A Canonical High-Bandwidth Application

The following application structure occurs in at least two application areas: 1) climate simulation, and 2) high-resolution 3-D hydrodynamics with radiation transfer ("radiation hydro").

Imagine a simulation problem with a vast spectrum of space and time scales. For reasons of numerical stability, simulation of such a _stiff_ physical system may require an implicit finite-difference scheme. Convergence may demand such an approach; often, the reason is merely computational feasibilty.

Long-range communication will occur if the resulting time steps are big (the reason we chose the implicit scheme in the first place). Implicit methods for nonlinear PDEs solve a sparse linear system several times per time step. Often, the sparse matrix is not very well-conditioned. The intensive use ---once for each of _many_ linear systems---of iterative solvers with embedded sparse matrix-vector multiplies makes this simulation application massively bandwidth intensive,

In radiation hydro, the slow half of the calculation is the hydrodynamics calculation, which iterates over big time steps. The fast half is the radiosity calculation, which requires the solution of systems of nonlinear equations using Newton's method. This is iterated over small time steps. The Newton corrections are found by solving sparse systems of linear equations. Each big time step thus requires multiple invocations of a linear-system solver. These solvers are themselves iterative. The end result is that radiation hydro codes are massively bandwidth intensive.

System stiffness is one attribute that leads to high-bandwidth problems; a second attribute with the same result is system heterogeneity. For heterogeneous, e.g., multiphysics, problems, load imbalance is a serious issue. Irregular, adaptive meshes are another source of imbalance. To simplify, we could say that _stiffness_ and _adaptivity_ are the two primary sources of high-bandwidth computational fluid dynamics problems (more generally, problems of scientific simulation that depend on partial differential equations).

Wriggling Off The Bandwidth Hook

It widely accepted in scientific computing that, if you need high-quality results in the shortest possible execution time, there are many applications that appear to be ideally suited to the high-bandwidth form of high-end computers. Such applications are especially well-suited to symmetric multiprocessors (SMPs), such as the classical flat shared-memory Cray parallel vector processors and the Cray MTA-2, a multithreaded multiprocessor with flat shared-memory. (In early incarnations, Cascade will not be completely flat). They are not naturally suited to scalable MPP and cluster systems, and they are not even ideally suited to emerging parallel vector systems such as the Cray X1, because of the X1's nonuniform memory access.

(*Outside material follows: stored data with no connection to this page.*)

### src/rtl/axi4lite_regfile_slave.sv
// AXI4-Lite register file slave with independent read and write paths; B one cycle after the last of AW/W, R one cycle after AR.
// Backpressure: AW/W/AR READY stay low while their response is pending; B and R hold stable until accepted.
module axi4lite_regfile_slave #(
    parameter int                  AXI_ADDR_WIDTH = 32,
    parameter int                  AXI_DATA_WIDTH = 32,
    parameter int                  NUM_REGS       = 16,
    parameter logic [NUM_REGS-1:0] RO_MASK        = '0
) (
    input  logic                        A_CLK,
    input  logic                        A_RST,
    input  logic                        AW_VALID,
    output logic                        AW_READY,
    input  logic [AXI_ADDR_WIDTH-1:0]   AW_ADDR,
    input  logic                        W_VALID,
    output logic                        W_READY,
    input  logic [AXI_DATA_WIDTH-1:0]   W_DATA,
    input  logic [AXI_DATA_WIDTH/8-1:0] W_STRB,
    output logic                        B_VALID,
    input  logic                        B_READY,
    output logic [1:0]                  B_RESP,
    input  logic                        AR_VALID,
    output logic                        AR_READY,
    input  logic [AXI_ADDR_WIDTH-1:0]   AR_ADDR,
    output logic                        R_VALID,
    input  logic                        R_READY,
    output logic [AXI_DATA_WIDTH-1:0]   R_DATA,
    output logic [1:0]                  R_RESP
);
    localparam int STRB_W   = AXI_DATA_WIDTH / 8;
    localparam int ADDR_LSB = $clog2(STRB_W);
    localparam int IDX_W    = $clog2(NUM_REGS);
    localparam int TOP_LSB  = ADDR_LSB + IDX_W;

    localparam logic [1:0] RESP_OKAY   = 2'b00;
    localparam logic [1:0] RESP_SLVERR = 2'b10;
    localparam logic [1:0] RESP_DECERR = 2'b11;

    typedef enum logic {WR_IDLE, WR_RESP} wr_state_t;
    typedef enum logic {RD_IDLE, RD_DATA} rd_state_t;

    wr_state_t                 wr_state_q, wr_state_d;
    rd_state_t                 rd_state_q, rd_state_d;
    logic                      aw_vld_q, aw_vld_d, w_vld_q, w_vld_d;
    logic [AXI_ADDR_WIDTH-1:0] aw_addr_q, aw_addr_d;
    logic [AXI_DATA_WIDTH-1:0] w_dat_q, w_dat_d;
    logic [STRB_W-1:0]         w_strb_q, w_strb_d;
    logic                      aw_rdy_q, aw_rdy_d, w_rdy_q, w_rdy_d, ar_rdy_q, ar_rdy_d;
    logic                      b_vld_q, b_vld_d, r_vld_q, r_vld_d;
    logic [1:0]                b_resp_q, b_resp_d, r_resp_q, r_resp_d;
    logic [AXI_DATA_WIDTH-1:0] r_dat_q, r_dat_d;
    logic [AXI_DATA_WIDTH-1:0] regs_q [NUM_REGS];
    logic [AXI_DATA_WIDTH-1:0] regs_d [NUM_REGS];

    logic                      aw_hs, w_hs, b_hs, ar_hs, r_hs, wr_go;
    logic [AXI_ADDR_WIDTH-1:0] wr_addr;
    logic [AXI_DATA_WIDTH-1:0] wr_dat;
    logic [STRB_W-1:0]         wr_strb;
    logic [IDX_W-1:0]          wr_idx, rd_idx;
    logic                      wr_in_range, rd_in_range;
    logic [1:0]                wr_resp;

    assign aw_hs = AW_VALID && aw_rdy_q;
    assign w_hs  = W_VALID && w_rdy_q;
    assign b_hs  = b_vld_q && B_READY;
    assign ar_hs = AR_VALID && ar_rdy_q;
    assign r_hs  = r_vld_q && R_READY;

    // A channel handshaking this cycle is used directly so AW and W may complete on the same edge.
    assign wr_addr     = aw_vld_q ? aw_addr_q : AW_ADDR;
    assign wr_dat      = w_vld_q ? w_dat_q : W_DATA;
    assign wr_strb     = w_vld_q ? w_strb_q : W_STRB;
    assign wr_go       = (wr_state_q == WR_IDLE) && (aw_vld_q || aw_hs) && (w_vld_q || w_hs);
    assign wr_idx      = wr_addr[ADDR_LSB +: IDX_W];
    assign wr_in_range = (wr_addr >> TOP_LSB) == '0;
    assign wr_resp     = !wr_in_range     ? RESP_DECERR :
                         RO_MASK[wr_idx]  ? RESP_SLVERR : RESP_OKAY;
    assign rd_idx      = AR_ADDR[ADDR_LSB +: IDX_W];
    assign rd_in_range = (AR_ADDR >> TOP_LSB) == '0;

    always_ff @(posedge A_CLK) begin
        if (A_RST) begin
            wr_state_q <= WR_IDLE;
            rd_state_q <= RD_IDLE;
            aw_vld_q   <= 1'b0;
            w_vld_q    <= 1'b0;
            aw_addr_q  <= '0;
            w_dat_q    <= '0;
            w_strb_q   <= '0;
            aw_rdy_q   <= 1'b0;
            w_rdy_q    <= 1'b0;
            ar_rdy_q   <= 1'b0;
            b_vld_q    <= 1'b0;
            r_vld_q    <= 1'b0;
            b_resp_q   <= RESP_OKAY;
            r_resp_q   <= RESP_OKAY;
            r_dat_q    <= '0;
            regs_q     <= '{default: '0};
        end else begin
            wr_state_q <= wr_state_d;
            rd_state_q <= rd_state_d;
            aw_vld_q   <= aw_vld_d;
            w_vld_q    <= w_vld_d;
            aw_addr_q  <= aw_addr_d;
            w_dat_q    <= w_dat_d;
            w_strb_q   <= w_strb_d;
            aw_rdy_q   <= aw_rdy_d;
            w_rdy_q    <= w_rdy_d;
            ar_rdy_q   <= ar_rdy_d;
            b_vld_q    <= b_vld_d;
            r_vld_q    <= r_vld_d;
            b_resp_q   <= b_resp_d;
            r_resp_q   <= r_resp_d;
            r_dat_q    <= r_dat_d;
            regs_q     <= regs_d;
        end
    end

    always_comb begin
        wr_state_d = wr_state_q;
        rd_state_d = rd_state_q;
        case (wr_state_q)
            WR_IDLE: if (wr_go) wr_state_d = WR_RESP;
            WR_RESP: if (b_hs)  wr_state_d = WR_IDLE;
        endcase
        case (rd_state_q)
            RD_IDLE: if (ar_hs) rd_state_d = RD_DATA;
            RD_DATA: if (r_hs)  rd_state_d = RD_IDLE;
        endcase
    end

    always_comb begin
        aw_vld_d  = aw_vld_q;
        w_vld_d   = w_vld_q;
        aw_addr_d = aw_addr_q;
        w_dat_d   = w_dat_q;
        w_strb_d  = w_strb_q;
        b_resp_d  = b_resp_q;
        regs_d    = regs_q;
        if (wr_state_q == WR_IDLE) begin
            if (aw_hs) begin
                aw_vld_d  = 1'b1;
                aw_addr_d = AW_ADDR;
            end
            if (w_hs) begin
                w_vld_d  = 1'b1;
                w_dat_d  = W_DATA;
                w_strb_d = W_STRB;
            end
            if (wr_go) begin
                b_resp_d = wr_resp;
                if (wr_resp == RESP_OKAY) begin
                    for (int k = 0; k < STRB_W; k++) begin
                        if (wr_strb[k]) regs_d[wr_idx][8*k +: 8] = wr_dat[8*k +: 8];
                    end
                end
            end
        end else if (b_hs) begin
            aw_vld_d = 1'b0;
            w_vld_d  = 1'b0;
        end
        aw_rdy_d = (wr_state_d == WR_IDLE) && !aw_vld_d;
        w_rdy_d  = (wr_state_d == WR_IDLE) && !w_vld_d;
        b_vld_d  = (wr_state_d == WR_RESP);
    end

    // Read data comes from the pre-edge register image, so a same-edge write is not visible.
    always_comb begin
        r_dat_d  = r_dat_q;
        r_resp_d = r_resp_q;
        if (ar_hs) begin
            r_resp_d = rd_in_range ? RESP_OKAY : RESP_DECERR;
            r_dat_d  = rd_in_range ? regs_q[rd_idx] : '0;
        end
        ar_rdy_d = (rd_state_d == RD_IDLE);
        r_vld_d  = (rd_state_d == RD_DATA);
    end

    assign AW_READY = aw_rdy_q;
    assign W_READY  = w_rdy_q;
    assign B_VALID  = b_vld_q;
    assign B_RESP   = b_resp_q;
    assign AR_READY = ar_rdy_q;
    assign R_VALID  = r_vld_q;
    assign R_DATA   = r_dat_q;
    assign R_RESP   = r_resp_q;
endmodule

Lacking an appropriate high-bandwidth system may prevent you from writing a fresh application, even if the results would be very valuable to you. But if you are dependent on a legacy application and the bandwidth of your machine decays underneath you, you will probably try to adapt. For better or worse, this is already happening.

The HECRTF report (p.63) states, "Numerous attempts are currently under way to retool codes in application areas such as stockpile stewardship, global climate modeling, computational fluid dynamics, local and regional weather forecasting, aircraft design, cosmology, biomolecular simulation, materials science, and quantum chemistry to run more efficiently on MPP architectures, simply because they are the most plentiful systems currently available for high-end computing". Obviously, these efforts divert attention away from the urgent task of developing at least some high-bandwidth systems that would run the original applications superbly without the need for retooling.

Because it affects the main argument for high-bandwidth systems, we need to assess this retooling process to precisely characterize its prospects for success---if this is at all possible. It turns out that, for large-scale problems, iterative linear solvers need to be preconditioned so that their convergence rates become acceptable. We examine a very representative (and instructive) example strategy, due to David Keyes, in which domain-decomposed multilevel methods are used to construct solvers with certain desirable algorithmic properties.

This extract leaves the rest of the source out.